Two-photon polymerization of miniaturized 3D scaffolds optimized for studies on glioblastoma multiforme in spaceflight-like microgravity conditions

The obtainment of innovative models recalling complex tumour architectures and activities in vitro is a challenging drive in the understanding of pathology molecular bases, yet it is a crucial path to the identification of targets for advanced oncotherapy. Cell environment recapitulation by 3D scaffolding and gravitational unloading of cell cultures represent powerful means in tumour biomimicry processes, but their simultaneous adoption has consistently been explored only in the latest decade. Here, an unprecedented bioengineering approach capitalizing on spaceflight biology practice is proposed for modelling of glioblastoma multiforme, a highly aggressive neoplasm that affects the central nervous system and has poorly effective pharmacological and radiological countermeasures. Tumour modelling was pursued by the original implementation of two-photon polymerization in fast prototyping of 3D scaffolds on flexible substrates for U87-MG glioma cell culture, and by the exposure of cell-laden scaffolds to simulated microgravity (s-mu g).
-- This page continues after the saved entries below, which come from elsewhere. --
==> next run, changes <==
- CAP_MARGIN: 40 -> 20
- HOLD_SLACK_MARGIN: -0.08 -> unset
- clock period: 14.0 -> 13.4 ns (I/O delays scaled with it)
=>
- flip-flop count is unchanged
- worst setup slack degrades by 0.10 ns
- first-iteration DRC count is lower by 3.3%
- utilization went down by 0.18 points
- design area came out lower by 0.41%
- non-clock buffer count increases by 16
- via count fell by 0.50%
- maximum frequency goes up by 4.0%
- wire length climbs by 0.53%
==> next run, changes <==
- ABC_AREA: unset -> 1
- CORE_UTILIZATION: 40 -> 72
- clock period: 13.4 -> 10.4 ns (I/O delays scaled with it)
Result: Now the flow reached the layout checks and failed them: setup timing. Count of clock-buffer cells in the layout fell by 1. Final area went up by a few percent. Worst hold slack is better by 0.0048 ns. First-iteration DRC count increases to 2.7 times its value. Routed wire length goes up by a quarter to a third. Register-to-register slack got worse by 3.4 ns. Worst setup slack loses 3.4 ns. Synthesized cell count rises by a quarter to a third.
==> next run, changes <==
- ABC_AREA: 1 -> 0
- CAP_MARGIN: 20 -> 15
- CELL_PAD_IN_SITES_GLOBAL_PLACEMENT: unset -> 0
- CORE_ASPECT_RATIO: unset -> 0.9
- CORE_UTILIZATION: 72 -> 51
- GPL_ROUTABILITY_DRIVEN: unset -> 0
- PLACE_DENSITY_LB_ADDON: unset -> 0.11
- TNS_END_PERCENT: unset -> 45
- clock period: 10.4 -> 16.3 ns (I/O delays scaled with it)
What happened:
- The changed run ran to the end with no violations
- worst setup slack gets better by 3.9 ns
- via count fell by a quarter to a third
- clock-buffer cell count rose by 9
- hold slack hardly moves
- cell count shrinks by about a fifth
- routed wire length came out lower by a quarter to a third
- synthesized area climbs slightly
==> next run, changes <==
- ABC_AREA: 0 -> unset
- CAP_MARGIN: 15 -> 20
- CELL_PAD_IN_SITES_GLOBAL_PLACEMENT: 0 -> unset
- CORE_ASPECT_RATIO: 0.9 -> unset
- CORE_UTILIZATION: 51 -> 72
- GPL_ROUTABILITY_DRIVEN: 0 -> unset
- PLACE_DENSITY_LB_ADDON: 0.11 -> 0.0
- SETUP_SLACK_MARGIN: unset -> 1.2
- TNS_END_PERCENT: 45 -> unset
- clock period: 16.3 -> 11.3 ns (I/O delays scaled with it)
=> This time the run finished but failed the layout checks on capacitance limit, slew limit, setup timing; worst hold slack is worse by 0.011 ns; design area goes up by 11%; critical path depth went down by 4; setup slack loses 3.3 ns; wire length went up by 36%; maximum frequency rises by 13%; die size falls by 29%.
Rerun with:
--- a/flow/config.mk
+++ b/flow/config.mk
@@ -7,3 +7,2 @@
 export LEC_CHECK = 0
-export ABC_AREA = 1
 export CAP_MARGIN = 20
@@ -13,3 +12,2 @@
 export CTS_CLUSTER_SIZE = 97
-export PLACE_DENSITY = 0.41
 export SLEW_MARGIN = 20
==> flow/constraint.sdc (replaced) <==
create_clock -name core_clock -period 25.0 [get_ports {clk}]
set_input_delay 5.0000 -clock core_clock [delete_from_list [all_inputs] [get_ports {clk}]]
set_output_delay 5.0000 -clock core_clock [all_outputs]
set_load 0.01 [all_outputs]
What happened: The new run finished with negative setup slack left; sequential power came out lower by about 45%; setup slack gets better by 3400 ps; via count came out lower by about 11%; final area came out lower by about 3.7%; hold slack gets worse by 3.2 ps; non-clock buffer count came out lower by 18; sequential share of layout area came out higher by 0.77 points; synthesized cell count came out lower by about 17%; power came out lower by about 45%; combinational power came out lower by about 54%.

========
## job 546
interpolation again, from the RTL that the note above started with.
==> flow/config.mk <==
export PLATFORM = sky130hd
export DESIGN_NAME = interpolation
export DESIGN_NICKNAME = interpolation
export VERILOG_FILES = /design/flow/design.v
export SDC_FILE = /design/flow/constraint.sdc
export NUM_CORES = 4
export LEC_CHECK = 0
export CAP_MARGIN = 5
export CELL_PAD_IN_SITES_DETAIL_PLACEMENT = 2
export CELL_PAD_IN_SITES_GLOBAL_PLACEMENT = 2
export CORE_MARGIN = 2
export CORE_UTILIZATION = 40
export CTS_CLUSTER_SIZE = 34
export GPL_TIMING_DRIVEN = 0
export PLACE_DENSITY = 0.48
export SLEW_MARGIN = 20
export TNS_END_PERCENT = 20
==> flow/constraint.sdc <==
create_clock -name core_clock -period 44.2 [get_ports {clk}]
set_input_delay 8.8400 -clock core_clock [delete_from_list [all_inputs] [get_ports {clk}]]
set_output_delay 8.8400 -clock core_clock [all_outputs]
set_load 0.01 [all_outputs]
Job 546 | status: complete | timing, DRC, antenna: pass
Realistic spaceflight conditions were applied to collect preliminary information suitable for testing of U87-MG cell-laden scaffold in low Earth orbit. Responses of glioma cells anchored to 3D scaffolds were investigated by microscopy, quantitative reverse transcription-polymerase chain reaction and proteomic analyses, revealing synergic regulatory effects of cell scaffolding and s-mu g on markers of tumour cell growth, metabolism and invasiveness.